Task to complete: With the line containing "cap_margin: 20" as the start and the line containing "[port drivers added, routing unchanged]" as the end, transcribe that span of the entries below exactly, including both.

Saved entries
-.-.-
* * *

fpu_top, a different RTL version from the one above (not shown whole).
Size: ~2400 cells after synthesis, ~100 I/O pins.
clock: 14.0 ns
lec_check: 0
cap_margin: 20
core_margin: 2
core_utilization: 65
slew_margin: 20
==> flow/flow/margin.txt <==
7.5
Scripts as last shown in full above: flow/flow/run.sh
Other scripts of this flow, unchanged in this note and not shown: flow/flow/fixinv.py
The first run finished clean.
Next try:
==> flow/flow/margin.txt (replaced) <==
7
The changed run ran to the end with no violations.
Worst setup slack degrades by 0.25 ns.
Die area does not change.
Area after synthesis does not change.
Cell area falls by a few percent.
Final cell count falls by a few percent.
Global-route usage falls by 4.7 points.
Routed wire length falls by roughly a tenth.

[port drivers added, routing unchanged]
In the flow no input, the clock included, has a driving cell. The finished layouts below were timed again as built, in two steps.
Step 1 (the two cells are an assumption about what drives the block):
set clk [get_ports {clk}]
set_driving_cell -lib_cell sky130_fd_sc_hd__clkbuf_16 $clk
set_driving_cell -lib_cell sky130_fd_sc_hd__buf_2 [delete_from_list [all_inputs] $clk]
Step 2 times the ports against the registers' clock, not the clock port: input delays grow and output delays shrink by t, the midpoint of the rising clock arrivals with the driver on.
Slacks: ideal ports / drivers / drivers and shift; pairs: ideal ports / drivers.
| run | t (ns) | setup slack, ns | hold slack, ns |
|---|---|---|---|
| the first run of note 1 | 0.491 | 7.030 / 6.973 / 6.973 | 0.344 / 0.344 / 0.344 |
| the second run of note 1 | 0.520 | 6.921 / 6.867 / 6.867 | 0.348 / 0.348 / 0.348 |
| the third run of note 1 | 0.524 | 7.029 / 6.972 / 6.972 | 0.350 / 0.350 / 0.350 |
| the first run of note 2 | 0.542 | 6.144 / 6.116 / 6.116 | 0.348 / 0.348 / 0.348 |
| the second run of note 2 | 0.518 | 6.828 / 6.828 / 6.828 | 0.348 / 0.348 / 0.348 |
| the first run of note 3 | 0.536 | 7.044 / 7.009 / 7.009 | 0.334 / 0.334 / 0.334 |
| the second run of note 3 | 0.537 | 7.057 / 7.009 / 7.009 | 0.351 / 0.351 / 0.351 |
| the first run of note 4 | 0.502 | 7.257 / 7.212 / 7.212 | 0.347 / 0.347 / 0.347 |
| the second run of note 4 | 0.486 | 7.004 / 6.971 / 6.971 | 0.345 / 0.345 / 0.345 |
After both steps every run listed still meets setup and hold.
This design comes from an exercise in tuning for small area and a short achievable clock period on the open sky130 flow, not from production work. Function was checked by simulation only, so behaviour that the tests miss may differ from the original. Power is estimated from default activity; no workload was simulated.

**flow/design.v**
```verilog
module cic_slice #(parameter WS = 17)
  (
    input               clk,
    input               rst,       
    input               g,         
    input               upd,       
    input      [WS-1:0] x,         
    input      [4:0]    ki,        
    input      [4:0]    kc,        
    output     [4:0]    ko_i,      
    output     [4:0]    ko_c,      
    output     [WS-1:0] q_p2, q_p3, q_d31, q_d40, q_d41
  );
  reg  [WS-1:0] i0, i1, i2, i3, i4;
  wire [WS+1:0] si0 = {1'b0, i0, 1'b1} + {1'b0, x,  ki[0]};
  wire [WS+1:0] si1 = {1'b0, i1, 1'b1} + {1'b0, i0, ki[1]};
  wire [WS+1:0] si2 = {1'b0, i2, 1'b1} + {1'b0, i1, ki[2]};
  wire [WS+1:0] si3 = {1'b0, i3, 1'b1} + {1'b0, i2, ki[3]};
  wire [WS+1:0] si4 = {1'b0, i4, 1'b1} + {1'b0, i3, ki[4]};
  always @(posedge clk) begin
    if (rst) begin
      i0 <= 0; i1 <= 0; i2 <= 0; i3 <= 0; i4 <= 0;
    end else if (g) begin
      i0 <= si0[WS:1]; i1 <= si1[WS:1]; i2 <= si2[WS:1];
      i3 <= si3[WS:1]; i4 <= si4[WS:1];
    end
  end
  reg  [WS-1:0] d00, d01, d10, d11, d20, d21, d30, d31, d40, d41;
  reg  [WS-1:0] p0, p1, p2, p3;
  wire [WS+1:0] sc0 = {1'b0, i4, 1'b1} + {1'b0, ~d01, kc[0]};
  wire [WS+1:0] sc1 = {1'b0, p0, 1'b1} + {1'b0, ~d11, kc[1]};
  wire [WS+1:0] sc2 = {1'b0, p1, 1'b1} + {1'b0, ~d21, kc[2]};
  wire [WS+1:0] sc3 = {1'b0, p2, 1'b1} + {1'b0, ~d31, kc[3]};
  wire [WS+1:0] sc4 = {1'b0, p3, 1'b1} + {1'b0, ~d41, kc[4]};
  always @(posedge clk) begin
    if (rst) begin
      d00 <= 0; d01 <= 0; d10 <= 0; d11 <= 0; d20 <= 0;
      d21 <= 0; d30 <= 0; d31 <= 0; d40 <= 0; d41 <= 0;
      p0 <= 0; p1 <= 0; p2 <= 0; p3 <= 0;
    end else if (upd) begin
      d00 <= i4; d01 <= d00;
      d10 <= p0; d11 <= d10;
      d20 <= p1; d21 <= d20;
      d30 <= p2; d31 <= d30;
      d40 <= p3; d41 <= d40;
      p0 <= sc0[WS:1]; p1 <= sc1[WS:1];
      p2 <= sc2[WS:1]; p3 <= sc3[WS:1];
    end
  end
  assign ko_i  = {si4[WS+1], si3[WS+1], si2[WS+1], si1[WS+1], si0[WS+1]};
  assign ko_c  = {sc4[WS+1], sc3[WS+1], sc2[WS+1], sc1[WS+1], sc0[WS+1]};
  assign q_p2  = p2;
  assign q_p3  = p3;
  assign q_d31 = d31;
  assign q_d40 = d40;
  assign q_d41 = d41;
endmodule
module cic_decim
  (
    input             clk_i,
    input             rst_i,
    input             en_i,
    input      [15:0] data_i,
    output     [15:0] data_o,
    input             act_i,
    input             act_out_i,
    output            val_o
  );
  localparam WA = 25;           
  localparam WB = 26;           
  wire g   = en_i & act_i;
  reg  a0, a1, a2, a3, a4;
  wire upd = en_i & act_out_i & a4;
  reg  c0, c1, c2, c3, vint;
  always @(posedge clk_i) begin
    if (rst_i) begin
      a0 <= 1'b0; a1 <= 1'b0; a2 <= 1'b0; a3 <= 1'b0; a4 <= 1'b0;
    end else if (g) begin
      a0 <= 1'b1; a1 <= a0; a2 <= a1; a3 <= a2; a4 <= a3;
    end else if (en_i & act_out_i) begin
      a4 <= 1'b0;
    end
  end
  always @(posedge clk_i) begin
    if (rst_i) begin
      c0 <= 1'b0; c1 <= 1'b0; c2 <= 1'b0; c3 <= 1'b0;
    end else if (upd) begin
      c0 <= 1'b1; c1 <= c0; c2 <= c1; c3 <= c2;
    end
  end
  always @(posedge clk_i) begin
    if (rst_i)     vint <= 1'b0;
    else if (en_i) vint <= upd & c3;
  end
  reg rst_1, g_1, upd_1, sgn_1;
  always @(posedge clk_i) begin
    rst_1 <= rst_i; g_1 <= g; upd_1 <= upd; sgn_1 <= data_i[15];
  end
  wire [4:0]    koi_a, koc_a, koi_b, koc_b;
  reg  [4:0]    kri_a, krc_a;
  wire [WA-1:0] a_p2, a_p3, a_d31, a_d40, a_d41;
  wire [WB-1:0] b_p2, b_p3, b_d31, b_d40, b_d41;
  cic_slice #(WA) sa (
    .clk(clk_i), .rst(rst_i), .g(g), .upd(upd),
    .x({{(WA-16){data_i[15]}}, data_i}), .ki(5'b00000), .kc(5'b11111),
    .ko_i(koi_a), .ko_c(koc_a),
    .q_p2(a_p2), .q_p3(a_p3), .q_d31(a_d31), .q_d40(a_d40), .q_d41(a_d41));
  cic_slice #(WB) sb (
    .clk(clk_i), .rst(rst_1), .g(g_1), .upd(upd_1),
    .x({WB{sgn_1}}), .ki(kri_a), .kc(krc_a),
    .ko_i(koi_b), .ko_c(koc_b),
    .q_p2(b_p2), .q_p3(b_p3), .q_d31(b_d31), .q_d40(b_d40), .q_d41(b_d41));
  always @(posedge clk_i) begin
    kri_a <= koi_a; krc_a <= koc_a;
  end
  reg  [15:0]   p4b;
  wire [WB+1:0] s4_t   = {1'b0, b_p3, 1'b1} + {1'b0, ~b_d41, krc_a[4]};
  wire [15:0]   p4_now = rst_1 ? 16'd0 : upd_1 ? s4_t[WB:WB-15] : p4b;
  always @(posedge clk_i) p4b <= p4_now;
  reg [15:0] dout;
  reg        vout;
  always @(posedge clk_i) begin
    if (rst_i) begin
      dout <= 16'd0;
      vout <= 1'b0;
    end else if (en_i) begin
      dout <= p4_now;
      vout <= vint;
    end
  end
  assign data_o = dout;
  assign val_o  = vout;
endmodule
```
Context: an optimization exercise on an open-source flow, tuned for small area, a short achievable clock period and few clock cycles per item. The choices shown serve that exercise and are no tape-out recipe.
In this exercise RTL edits were held to simulation tests only and were not proved equivalent to the original.
Power and IR drop assume default switching activity.

==> design/flow/design.v <==
`timescale 1ns / 1ps
module mltp (
  input S, CLK, Clr,
  input [7:0] Binput, Qinput,
  output [7:0] A, Q,
  output reg R  
);
  wire pp0_0, pp0_1, pp0_2, pp0_3, pp0_4, pp0_5, pp0_6, pp0_7, pp1_0, pp1_1, pp1_2, pp1_3, pp1_4, pp1_5, pp1_6, pp1_7, pp2_0, pp2_1, pp2_2, pp2_3, pp2_4, pp2_5, pp2_6, pp2_7, pp3_0, pp3_1, pp3_2, pp3_3, pp3_4, pp3_5, pp3_6, pp3_7, pp4_0, pp4_1, pp4_2, pp4_3, pp4_4, pp4_5, pp4_6, pp4_7, pp5_0, pp5_1, pp5_2, pp5_3, pp5_4, pp5_5, pp5_6, pp5_7, pp6_0, pp6_1, pp6_2, pp6_3, pp6_4, pp6_5, pp6_6, pp6_7, pp7_0, pp7_1, pp7_2, pp7_3, pp7_4, pp7_5, pp7_6, pp7_7, s1, c2, s3, c4, s5, c6, s7, c8, s9, c10, s11, c12, s13, c14, s15, c16, s17, c18, s19, c20, s21, c22, s23, c24, s25, c26, s27, c28, s29, c30, s31, c32, s33, c34, s35, c36, s37, c38, s39, c40, s41, c42, s43, c44, s45, c46, s47, c48, s49, c50, s51, c52, s53, c54, s55, c56, s57, c58, s59, c60, s61, c62, s63, c64, s65, c66, s67, c68, s69, c70, s71, c72, s73, c74, s75, c76, s77, c78, s79, c80, s81, c82, s83, c84, s85, c86, s87, c88, s89, c90, s91, c92, s93, c94;
  assign pp0_0 = Binput[0] & Qinput[0];
  assign pp0_1 = Binput[0] & Qinput[1];
  assign pp0_2 = Binput[0] & Qinput[2];
  assign pp0_3 = Binput[0] & Qinput[3];
  assign pp0_4 = Binput[0] & Qinput[4];
  assign pp0_5 = Binput[0] & Qinput[5];
  assign pp0_6 = Binput[0] & Qinput[6];
  assign pp0_7 = Binput[0] & Qinput[7];
  assign pp1_0 = Binput[1] & Qinput[0];
  assign pp1_1 = Binput[1] & Qinput[1];
  assign pp1_2 = Binput[1] & Qinput[2];
  assign pp1_3 = Binput[1] & Qinput[3];
  assign pp1_4 = Binput[1] & Qinput[4];
  assign pp1_5 = Binput[1] & Qinput[5];
  assign pp1_6 = Binput[1] & Qinput[6];
  assign pp1_7 = Binput[1] & Qinput[7];
  assign pp2_0 = Binput[2] & Qinput[0];
  assign pp2_1 = Binput[2] & Qinput[1];
  assign pp2_2 = Binput[2] & Qinput[2];
  assign pp2_3 = Binput[2] & Qinput[3];
  assign pp2_4 = Binput[2] & Qinput[4];
  assign pp2_5 = Binput[2] & Qinput[5];
  assign pp2_6 = Binput[2] & Qinput[6];
  assign pp2_7 = Binput[2] & Qinput[7];
  assign pp3_0 = Binput[3] & Qinput[0];
  assign pp3_1 = Binput[3] & Qinput[1];
  assign pp3_2 = Binput[3] & Qinput[2];
  assign pp3_3 = Binput[3] & Qinput[3];
  assign pp3_4 = Binput[3] & Qinput[4];
  assign pp3_5 = Binput[3] & Qinput[5];
  assign pp3_6 = Binput[3] & Qinput[6];
  assign pp3_7 = Binput[3] & Qinput[7];
  assign pp4_0 = Binput[4] & Qinput[0];
  assign pp4_1 = Binput[4] & Qinput[1];
  assign pp4_2 = Binput[4] & Qinput[2];
  assign pp4_3 = Binput[4] & Qinput[3];
  assign pp4_4 = Binput[4] & Qinput[4];
  assign pp4_5 = Binput[4] & Qinput[5];
  assign pp4_6 = Binput[4] & Qinput[6];
  assign pp4_7 = Binput[4] & Qinput[7];
  assign pp5_0 = Binput[5] & Qinput[0];
  assign pp5_1 = Binput[5] & Qinput[1];
  assign pp5_2 = Binput[5] & Qinput[2];
  assign pp5_3 = Binput[5] & Qinput[3];
  assign pp5_4 = Binput[5] & Qinput[4];
  assign pp5_5 = Binput[5] & Qinput[5];
  assign pp5_6 = Binput[5] & Qinput[6];
  assign pp5_7 = Binput[5] & Qinput[7];
  assign pp6_0 = Binput[6] & Qinput[0];
  assign pp6_1 = Binput[6] & Qinput[1];
  assign pp6_2 = Binput[6] & Qinput[2];
  assign pp6_3 = Binput[6] & Qinput[3];
  assign pp6_4 = Binput[6] & Qinput[4];
  assign pp6_5 = Binput[6] & Qinput[5];
  assign pp6_6 = Binput[6] & Qinput[6];
  assign pp6_7 = Binput[6] & Qinput[7];
  assign pp7_0 = Binput[7] & Qinput[0];
  assign pp7_1 = Binput[7] & Qinput[1];
  assign pp7_2 = Binput[7] & Qinput[2];
  assign pp7_3 = Binput[7] & Qinput[3];
  assign pp7_4 = Binput[7] & Qinput[4];
  assign pp7_5 = Binput[7] & Qinput[5];
  assign pp7_6 = Binput[7] & Qinput[6];
  assign pp7_7 = Binput[7] & Qinput[7];
  mltp_ha u_s1 (.a(pp0_2), .b(pp1_1), .s(s1), .co(c2));
  mltp_fa u_s3 (.a(pp0_3), .b(pp1_2), .c(pp2_1), .s(s3), .co(c4));
  mltp_ha u_s5 (.a(pp3_0), .b(c2), .s(s5), .co(c6));
  mltp_fa u_s7 (.a(pp0_4), .b(pp1_3), .c(pp2_2), .s(s7), .co(c8));
  mltp_fa u_s9 (.a(pp3_1), .b(pp4_0), .c(c4), .s(s9), .co(c10));
  mltp_ha u_s11 (.a(c6), .b(s7), .s(s11), .co(c12));
  mltp_fa u_s13 (.a(pp0_5), .b(pp1_4), .c(pp2_3), .s(s13), .co(c14));
  mltp_fa u_s15 (.a(pp3_2), .b(pp4_1), .c(pp5_0), .s(s15), .co(c16));
  mltp_fa u_s17 (.a(c8), .b(s13), .c(s15), .s(s17), .co(c18));
  mltp_ha u_s19 (.a(c12), .b(c10), .s(s19), .co(c20));
  mltp_fa u_s21 (.a(pp0_6), .b(pp1_5), .c(pp2_4), .s(s21), .co(c22));
  mltp_fa u_s23 (.a(pp3_3), .b(pp4_2), .c(pp5_1), .s(s23), .co(c24));
  mltp_fa u_s25 (.a(pp6_0), .b(c14), .c(c16), .s(s25), .co(c26));
  mltp_fa u_s27 (.a(s21), .b(s23), .c(c18), .s(s27), .co(c28));
  mltp_ha u_s29 (.a(s25), .b(c20), .s(s29), .co(c30));
  mltp_fa u_s31 (.a(pp0_7), .b(pp1_6), .c(pp2_5), .s(s31), .co(c32));
  mltp_fa u_s33 (.a(pp3_4), .b(pp4_3), .c(pp5_2), .s(s33), .co(c34));
  mltp_fa u_s35 (.a(pp6_1), .b(pp7_0), .c(c22), .s(s35), .co(c36));
  mltp_fa u_s37 (.a(c24), .b(s31), .c(s33), .s(s37), .co(c38));
  mltp_fa u_s39 (.a(c26), .b(s35), .c(s37), .s(s39), .co(c40));
  mltp_ha u_s41 (.a(c28), .b(c30), .s(s41), .co(c42));
  mltp_fa u_s43 (.a(pp1_7), .b(pp2_6), .c(pp3_5), .s(s43), .co(c44));
  mltp_fa u_s45 (.a(pp4_4), .b(pp5_3), .c(pp6_2), .s(s45), .co(c46));
  mltp_fa u_s47 (.a(pp7_1), .b(c32), .c(c34), .s(s47), .co(c48));
  mltp_fa u_s49 (.a(s43), .b(s45), .c(c36), .s(s49), .co(c50));
  mltp_fa u_s51 (.a(c38), .b(s47), .c(s49), .s(s51), .co(c52));
  mltp_ha u_s53 (.a(c40), .b(c42), .s(s53), .co(c54));
  mltp_fa u_s55 (.a(pp2_7), .b(pp3_6), .c(pp4_5), .s(s55), .co(c56));
  mltp_fa u_s57 (.a(pp5_4), .b(pp6_3), .c(pp7_2), .s(s57), .co(c58));
  mltp_fa u_s59 (.a(c44), .b(c46), .c(s55), .s(s59), .co(c60));
  mltp_fa u_s61 (.a(s57), .b(c48), .c(s59), .s(s61), .co(c62));
  mltp_fa u_s63 (.a(c50), .b(s61), .c(c52), .s(s63), .co(c64));
  mltp_fa u_s65 (.a(pp3_7), .b(pp4_6), .c(pp5_5), .s(s65), .co(c66));
  mltp_fa u_s67 (.a(pp6_4), .b(pp7_3), .c(c56), .s(s67), .co(c68));
  mltp_fa u_s69 (.a(c58), .b(s65), .c(s67), .s(s69), .co(c70));
  mltp_fa u_s71 (.a(c60), .b(s69), .c(c62), .s(s71), .co(c72));
  mltp_fa u_s73 (.a(pp4_7), .b(pp5_6), .c(pp6_5), .s(s73), .co(c74));
  mltp_fa u_s75 (.a(pp7_4), .b(c66), .c(s73), .s(s75), .co(c76));
  mltp_fa u_s77 (.a(c68), .b(s75), .c(c70), .s(s77), .co(c78));
  mltp_fa u_s79 (.a(pp5_7), .b(pp6_6), .c(pp7_5), .s(s79), .co(c80));
  mltp_fa u_s81 (.a(c74), .b(s79), .c(c76), .s(s81), .co(c82));
  mltp_fa u_s83 (.a(pp6_7), .b(pp7_6), .c(c80), .s(s83), .co(c84));
  mltp_ha u_s85 (.a(pp0_1), .b(pp1_0), .s(s85), .co(c86));
  mltp_fa u_s87 (.a(pp2_0), .b(c86), .c(s1), .s(s87), .co(c88));
  mltp_fa u_s89 (.a(s3), .b(s5), .c(c88), .s(s89), .co(c90));
  mltp_fa u_s91 (.a(s11), .b(s9), .c(c90), .s(s91), .co(c92));
  mltp_fa u_s93 (.a(s17), .b(s19), .c(c92), .s(s93), .co(c94));
  reg r_lo0, r_lo1, r_lo2, r_lo3, r_lo4, r_lo5, r_cin, r_a6, r_b6, r_a7, r_b7, r_a8, r_b8, r_a9, r_b9, r_a10, r_b10, r_a11, r_b11, r_a12, r_b12, r_a13, r_b13, r_a14, r_b14;
  always @(posedge CLK)
    if (S) begin
      r_lo0 <= pp0_0;
      r_lo1 <= s85;
      r_lo2 <= s87;
      r_lo3 <= s89;
      r_lo4 <= s91;
      r_lo5 <= s93;
      r_cin <= c94;
      r_a6 <= s27;
      r_b6 <= s29;
      r_a7 <= s39;
      r_b7 <= s41;
      r_a8 <= s51;
      r_b8 <= s53;
      r_a9 <= c54;
      r_b9 <= s63;
      r_a10 <= s71;
      r_b10 <= c64;
      r_a11 <= s77;
      r_b11 <= c72;
      r_a12 <= s81;
      r_b12 <= c78;
      r_a13 <= s83;
      r_b13 <= c82;
      r_a14 <= pp7_7;
      r_b14 <= c84;
    end
  wire [9:0] hi = {1'b0, r_a14, r_a13, r_a12, r_a11, r_a10, r_a9, r_a8, r_a7, r_a6} + {1'b0, r_b14, r_b13, r_b12, r_b11, r_b10, r_b9, r_b8, r_b7, r_b6} + r_cin;
  assign {A, Q} = {hi, r_lo5, r_lo4, r_lo3, r_lo2, r_lo1, r_lo0};
  always @(posedge CLK or negedge Clr)
    if (~Clr) R <= 1'b0;
    else if (S) R <= 1'b1;
endmodule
-.-.-
Result of the exercise:
cap_margin: 20
core_margin: 2
core_utilization: 65
slew_margin: 20
==> flow/flow/margin.txt <==
7.5
Scripts as last shown in full above: flow/flow/run.sh
Other scripts of this flow, unchanged in this note and not shown: flow/flow/fixinv.py
The first run finished clean.
Next try:
==> flow/flow/margin.txt (replaced) <==
7
The changed run ran to the end with no violations.
Worst setup slack degrades by 0.25 ns.
Die area does not change.
Area after synthesis does not change.
Cell area falls by a few percent.
Final cell count falls by a few percent.
Global-route usage falls by 4.7 points.
Routed wire length falls by roughly a tenth.

[port drivers added, routing unchanged]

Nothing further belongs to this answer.